Day 4: On various roads, in Norway:

Some Norwegians simply don't like people. So they build their hoses on purpose-built platforms (see left). On the right is a 200 meter high waterfall that I saw from the car and stopped to take a selfie under. My narcissism knows no bounds


Day 5: Bergen, Norway:

Basically, when your computer has a default wallpaper, it's most likely from Norway. Likewise, when they designed skyrim and that place from How To Train Your Dragon, they basically just copy-pasted from Nordic countries.


Day 6: :iconmizzium: Mizzium, Denmark:

No, Mizzium is not a place. Mizzium is an (in my opinion) under-appreciated artist whom I'm now officially uber buddies with since he helped me out when the Germans decided to go on strike and cancel the trains I needed, since he speaks Danish and I only speak swear, sarcasm, English and Java. That, and he also showed me what is literally the best cost-per-kg burger I have ever had in my entire life. Not to mention an interesting insight into his life, Denmark, and various other things. A truely awesome guy, I'm kinda upset we didn't have more time together to do something. Well I mean we did, but it was thoroughly unintended and spent mostly with me swearing, jumping up and down, and threatening to stab the next person who told me train travel was easy. A really awesome guy, go and give him a visit!

seriously look at that burger. It's bigger than my f**king head

Day 7: Errr... F**k knows?

Not really sure where any of theise photos are. There was a border crossing and some other stuff but it was like too dark and nobody told me where I was so... I know there was a boat and it had my name on it. And there was nobody else on it. At all.. Seriously click that link. A boat intended for 1000 people, and there was only 1. I ended up in Berlin at one point, which, due to the strikes, was ALSO completely empty. The picture to the right should have about 300 people in it, given it was rush hour on a Thursday.


Day 8: Krakow, Poland.

Krakow is an amazing place, partly for the architecture, partly for the people, and partly for how cheap everything was! I kid, but seriously, this place has a rich past and it's kinda sad I was only there for one day, since there was easily a weeks worth of stuff to do. 

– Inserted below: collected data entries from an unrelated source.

## config.mk

```make
export PLATFORM = sky130hd
export DESIGN_NAME = butterfly_cordic_pipe_flat
export DESIGN_NICKNAME = d
export VERILOG_FILES = /design/src/rtl/butterfly_cordic_pipe_if.sv /design/src/rtl/butterfly_cordic_pipe.sv /design/src/flat_wrapper.sv
export SDC_FILE = /design/constraint.sdc
export NUM_CORES = 2
export LEC_CHECK = 0
export CAP_MARGIN = 20
export CORE_ASPECT_RATIO = 1.4
export CORE_MARGIN = 2
export CORE_UTILIZATION = 58
export CTS_CLUSTER_SIZE = 10
export DETAILED_ROUTE_END_ITERATION = 10
export MAX_ROUTING_LAYER = met4
export PLACE_DENSITY = 0.9
export SYNTH_ARGS = -nofsm -noshare
export SYNTH_HDL_FRONTEND = slang
export SYNTH_SLANG_ARGS = --single-unit
```

## constraint.sdc

```tcl
create_clock -name clk_i -period 25.5 [get_ports clk_i]
set_clock_uncertainty 0.05 [all_clocks]
set_input_delay 3.825 -clock clk_i [delete_from_list [all_inputs] [get_ports clk_i]]
set_output_delay 3.825 -clock clk_i [all_outputs]
set_load 0.005 [all_outputs]
```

Day 9: Spiska Nova Ves, Solvakia.

Unfortunatly, I arrived here at about 1200, and my feet were too destroyed to be able to do any walking in the mountains. It was being like a kid in a candy shop and being allergic to sugar. Or that feel when yo bae is so ready for it but you too drunk to perform. One thing that was funny, however, was that in England, we have strict health and safety regarding people and trains and how the two should never even have the possibility to intersect. The Solvaks don't have this concern; You had to walk across the rails to get to and from your train. High speed trains came through here about every 15 mins without warning. Some say recipie for disaster, others say natural selection.


Day 10: Slovenski Raj National Park, Solvakia.

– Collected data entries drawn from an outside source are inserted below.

==> src/rtl/alu.sv <==
// 32-bit MIPS-style ALU with registered outputs and a one-cycle result-valid strobe (We).
// Ops 0-6 finish in one clock. Op 7 is an unsigned remainder computed by restoring shift-subtract.
module alu #(
  parameter int         WIDTH  = 32,
  parameter logic [2:0] OP_MOD = 3'd7
) (
  input  logic             Clk,
  input  logic             Reset,
  input  logic [WIDTH-1:0] A,
  input  logic [WIDTH-1:0] B,
  input  logic [2:0]       ALUOp,
  output logic             Z,
  output logic             V,
  output logic             C,
  output logic [WIDTH-1:0] Result,
  output logic             We
);

  typedef enum logic [1:0] {IDLE, BUSY, DONE} state_t;

  state_t           state_q, state_d;
  logic [WIDTH-1:0] result_q, result_d;
  logic             z_q, z_d, v_q, v_d, c_q, c_d, we_q, we_d;
  logic [WIDTH-1:0] rem_q, rem_d, dvd_q, dvd_d, dvs_q, dvs_d;
  logic [5:0]       cnt_q, cnt_d;

  logic [WIDTH:0]   sum, diff, trial;
  logic [WIDTH-1:0] op_res;
  logic             op_v, op_c;

  assign sum   = {1'b0, A} + {1'b0, B};
  assign diff  = {1'b0, A} - {1'b0, B};
  // Next partial remainder candidate: shift in the next dividend bit from the top.
  assign trial = {rem_q, dvd_q[WIDTH-1]};

  always_comb begin
    op_res = '0;
    op_v   = 1'b0;
    op_c   = 1'b0;
    case (ALUOp)
      3'd0: begin
        op_res = sum[WIDTH-1:0];
        op_c   = sum[WIDTH];
        op_v   = (A[WIDTH-1] == B[WIDTH-1]) && (sum[WIDTH-1] != A[WIDTH-1]);
      end
      3'd1: begin
        op_res = diff[WIDTH-1:0];
        op_c   = ~diff[WIDTH];
        op_v   = (A[WIDTH-1] != B[WIDTH-1]) && (diff[WIDTH-1] != A[WIDTH-1]);
      end
      3'd2:    op_res = A & B;
      3'd3:    op_res = A | B;
      3'd4:    op_res = A ^ B;
      3'd5:    op_res = {{(WIDTH-1){1'b0}}, ($signed(A) < $signed(B))};
      3'd6:    op_res = ~(A | B);
      default: op_res = '0;
    endcase
  end

  always_comb begin
    state_d  = state_q;
    result_d = result_q;
    z_d      = z_q;
    v_d      = v_q;
    c_d      = c_q;
    we_d     = 1'b0;
    rem_d    = rem_q;
    dvd_d    = dvd_q;
    dvs_d    = dvs_q;
    cnt_d    = cnt_q;
    case (state_q)
      IDLE: begin
        if (ALUOp == OP_MOD) begin
          dvd_d   = A;
          dvs_d   = B;
          rem_d   = '0;
          cnt_d   = '0;
          state_d = BUSY;
        end else begin
          result_d = op_res;
          z_d      = (op_res == '0);
          v_d      = op_v;
          c_d      = op_c;
          we_d     = 1'b1;
        end
      end
      BUSY: begin
        if (cnt_q == 6'(WIDTH)) begin
          // A zero divisor never fails the compare, so the remainder naturally ends up equal to A.
          result_d = rem_q;
          z_d      = (rem_q == '0);
          v_d      = (dvs_q == '0);
          c_d      = 1'b0;
          we_d     = 1'b1;
          state_d  = DONE;
        end else begin
          dvd_d = dvd_q << 1;
          if (trial >= {1'b0, dvs_q}) begin
            rem_d = trial[WIDTH-1:0] - dvs_q;
          end else begin
            rem_d = trial[WIDTH-1:0];
          end
          cnt_d = cnt_q + 6'd1;
        end
      end
      DONE: begin
        state_d = IDLE;
      end
      default: begin
        state_d = IDLE;
      end
    endcase
  end

  always_ff @(posedge Clk or negedge Reset) begin
    if (!Reset) begin
      state_q  <= IDLE;
      result_q <= '0;
      z_q      <= 1'b1;
      v_q      <= 1'b0;
      c_q      <= 1'b0;
      we_q     <= 1'b0;
      rem_q    <= '0;
      dvd_q    <= '0;
      dvs_q    <= '0;
      cnt_q    <= '0;
    end else begin
      state_q  <= state_d;
      result_q <= result_d;
      z_q      <= z_d;
      v_q      <= v_d;
      c_q      <= c_d;
      we_q     <= we_d;
      rem_q    <= rem_d;
      dvd_q    <= dvd_d;
      dvs_q    <= dvs_d;
      cnt_q    <= cnt_d;
    end
  end

  assign Result = result_q;
  assign Z      = z_q;
  assign V      = v_q;
  assign C      = c_q;
  assign We     = we_q;

endmodule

It was raining and my feet hurt. This hasn't stopped me in the past and I'll be damned if it ever does stop me. I went and did a short-circuit around the national park to get a feel for the place, then spent the next four hours with my feet in a bath of polish vodka (£5 for a bottle) to steriolise them since I was almost certainly less than 10 bacteria from getting blood poisoning. Thanks to Lekisceon for their medical approval. Pretty sure I'd be in hospital now without that judgement call.

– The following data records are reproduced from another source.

==> config.mk <==
export PLATFORM = sky130hd
export DESIGN_NAME = mem_arbiter_2to1
export DESIGN_NICKNAME = d
export VERILOG_FILES = /design/src/rtl/mem_arbiter_2to1.sv
export SDC_FILE = /design/constraint.sdc
export NUM_CORES = 1
export LEC_CHECK = 0
export CAP_MARGIN = 20
export CORE_AREA = 10 10 325 327
export CTS_CLUSTER_SIZE = 16
export DETAILED_ROUTE_END_ITERATION = 7
export DIE_AREA = 0 0 335 337
export GPL_TIMING_DRIVEN = 0
export HOLD_SLACK_MARGIN = 0.1
export PLACE_DENSITY = 0.47
export SLEW_MARGIN = 20
export SYNTH_ARGS = -nofsm -noshare
export SYNTH_HDL_FRONTEND = slang
export SYNTH_SLANG_ARGS = --single-unit
==> constraint.sdc <==
create_clock -name clk -period 2.7 [get_ports clk]
set_input_delay 0.81 -clock clk [delete_from_list [all_inputs] [get_ports clk]]
set_output_delay 0.81 -clock clk [all_outputs]
set_load 0.02 [all_outputs]
==> src/rtl/mem_arbiter_2to1.sv <==
// Two-master round-robin arbiter sharing one block-memory port, with a sticky
// watchdog that flags memory transactions that never complete.
module mem_arbiter_2to1 #(
  parameter int unsigned ADDR_W  = 28,
  parameter int unsigned DATA_W  = 128,
  parameter int unsigned TIMEOUT = 1023
) (
  input  logic              clk,
  input  logic              proc_reset,
  // Port A (I-side)
  input  logic              a_read,
  input  logic              a_write,
  input  logic [ADDR_W-1:0] a_addr,
  input  logic [DATA_W-1:0] a_wdata,
  output logic [DATA_W-1:0] a_rdata,
  output logic              a_ready,
  // Port B (D-side)
  input  logic              b_read,
  input  logic              b_write,
  input  logic [ADDR_W-1:0] b_addr,
  input  logic [DATA_W-1:0] b_wdata,
  output logic [DATA_W-1:0] b_rdata,
  output logic              b_ready,
  // Shared memory port
  output logic              mem_read,
  output logic              mem_write,
  output logic [ADDR_W-1:0] mem_addr,
  output logic [DATA_W-1:0] mem_wdata,
  input  logic [DATA_W-1:0] mem_rdata,
  input  logic              mem_ready,
  output logic              err_timeout
);

  localparam int unsigned CntW = (TIMEOUT > 0) ? $clog2(TIMEOUT + 1) : 1;
  localparam logic [CntW-1:0] TimeoutCnt = CntW'(TIMEOUT);

  typedef enum logic [1:0] {StIdle, StBusy, StResp, StGap} state_e;

  state_e            state_q;
  logic              last_b_q;   // 1: last completed grant went to B
  logic              grant_b_q;  // 1: current grant is B
  logic [CntW-1:0]   wd_cnt_q;

  logic              req_a, req_b, pick_b;
  logic              sel_read, sel_write;
  logic [ADDR_W-1:0] sel_addr;
  logic [DATA_W-1:0] sel_wdata;

  always_comb begin
    req_a     = a_read | a_write;
    req_b     = b_read | b_write;
    pick_b    = req_b & (~req_a | ~last_b_q);
    sel_write = pick_b ? b_write : a_write;
    sel_read  = (pick_b ? b_read : a_read) & ~sel_write;
    sel_addr  = pick_b ? b_addr : a_addr;
    sel_wdata = pick_b ? b_wdata : a_wdata;
  end

  always_ff @(posedge clk) begin
    if (proc_reset) begin
      state_q     <= StIdle;
      last_b_q    <= 1'b1;
      grant_b_q   <= 1'b0;
      wd_cnt_q    <= '0;
      mem_read    <= 1'b0;
      mem_write   <= 1'b0;
      mem_addr    <= '0;
      mem_wdata   <= '0;
      a_rdata     <= '0;
      b_rdata     <= '0;
      a_ready     <= 1'b0;
      b_ready     <= 1'b0;
      err_timeout <= 1'b0;
    end else begin
      a_ready <= 1'b0;
      b_ready <= 1'b0;
      unique case (state_q)
        StIdle: begin
          if (req_a || req_b) begin
            grant_b_q <= pick_b;
            mem_read  <= sel_read;
            mem_write <= sel_write;
            mem_addr  <= sel_addr;
            mem_wdata <= sel_wdata;
            wd_cnt_q  <= '0;
            state_q   <= StBusy;
          end
        end
        StBusy: begin
          if (wd_cnt_q != TimeoutCnt) begin
            wd_cnt_q <= wd_cnt_q + 1'b1;
            if ((TIMEOUT != 0) && (wd_cnt_q + 1'b1 == TimeoutCnt)) err_timeout <= 1'b1;
          end
          if (mem_ready) begin
            // rdata is captured on writes too; the master ignores it then
            if (grant_b_q) begin
              b_rdata <= mem_rdata;
              b_ready <= 1'b1;
            end else begin
              a_rdata <= mem_rdata;
              a_ready <= 1'b1;
            end
            mem_read  <= 1'b0;
            mem_write <= 1'b0;
            last_b_q  <= grant_b_q;
            state_q   <= StResp;
          end
        end
        StResp: state_q <= StGap;
        // Dead cycle so a master that registers ready cannot re-issue its stale request
        StGap:  state_q <= StIdle;
      endcase
    end
  end

endmodule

Day 11: Slovenski Raj National Park, Solvakia.

I went for a full circuit around Slovenski Raj, which ended abruptly when it got very dark and I had no advanced supplies (i.e. I had a medical kit, a penknife, some rope and some firestarting equipment, but no torch). As the map above shows, the park has sheer cliffs and few walking trails, as well as the opportunity for you to be 20km from help with relitive ease. Also, what maps don't tell you is that Slovenski Raj contains the predatory animal known as the lynx, a lynx can, will and does attack humans, and that when that happens you'll feel the blood chill in your veins and act purely on instinct. I did just that, threw my penknife (You know, the most important tool I had at the time) at it, shit several bricks and ran the fuck in the opposite direction for about ten minutes. I nearly died and it was the best time of my life :D


Actually, you know what? I'm actually really really tired. I'm going to split this in to two journals. I'll sort the other one tomorrow. I have like over 1000 photos to pick from and it's kinda tiring XD.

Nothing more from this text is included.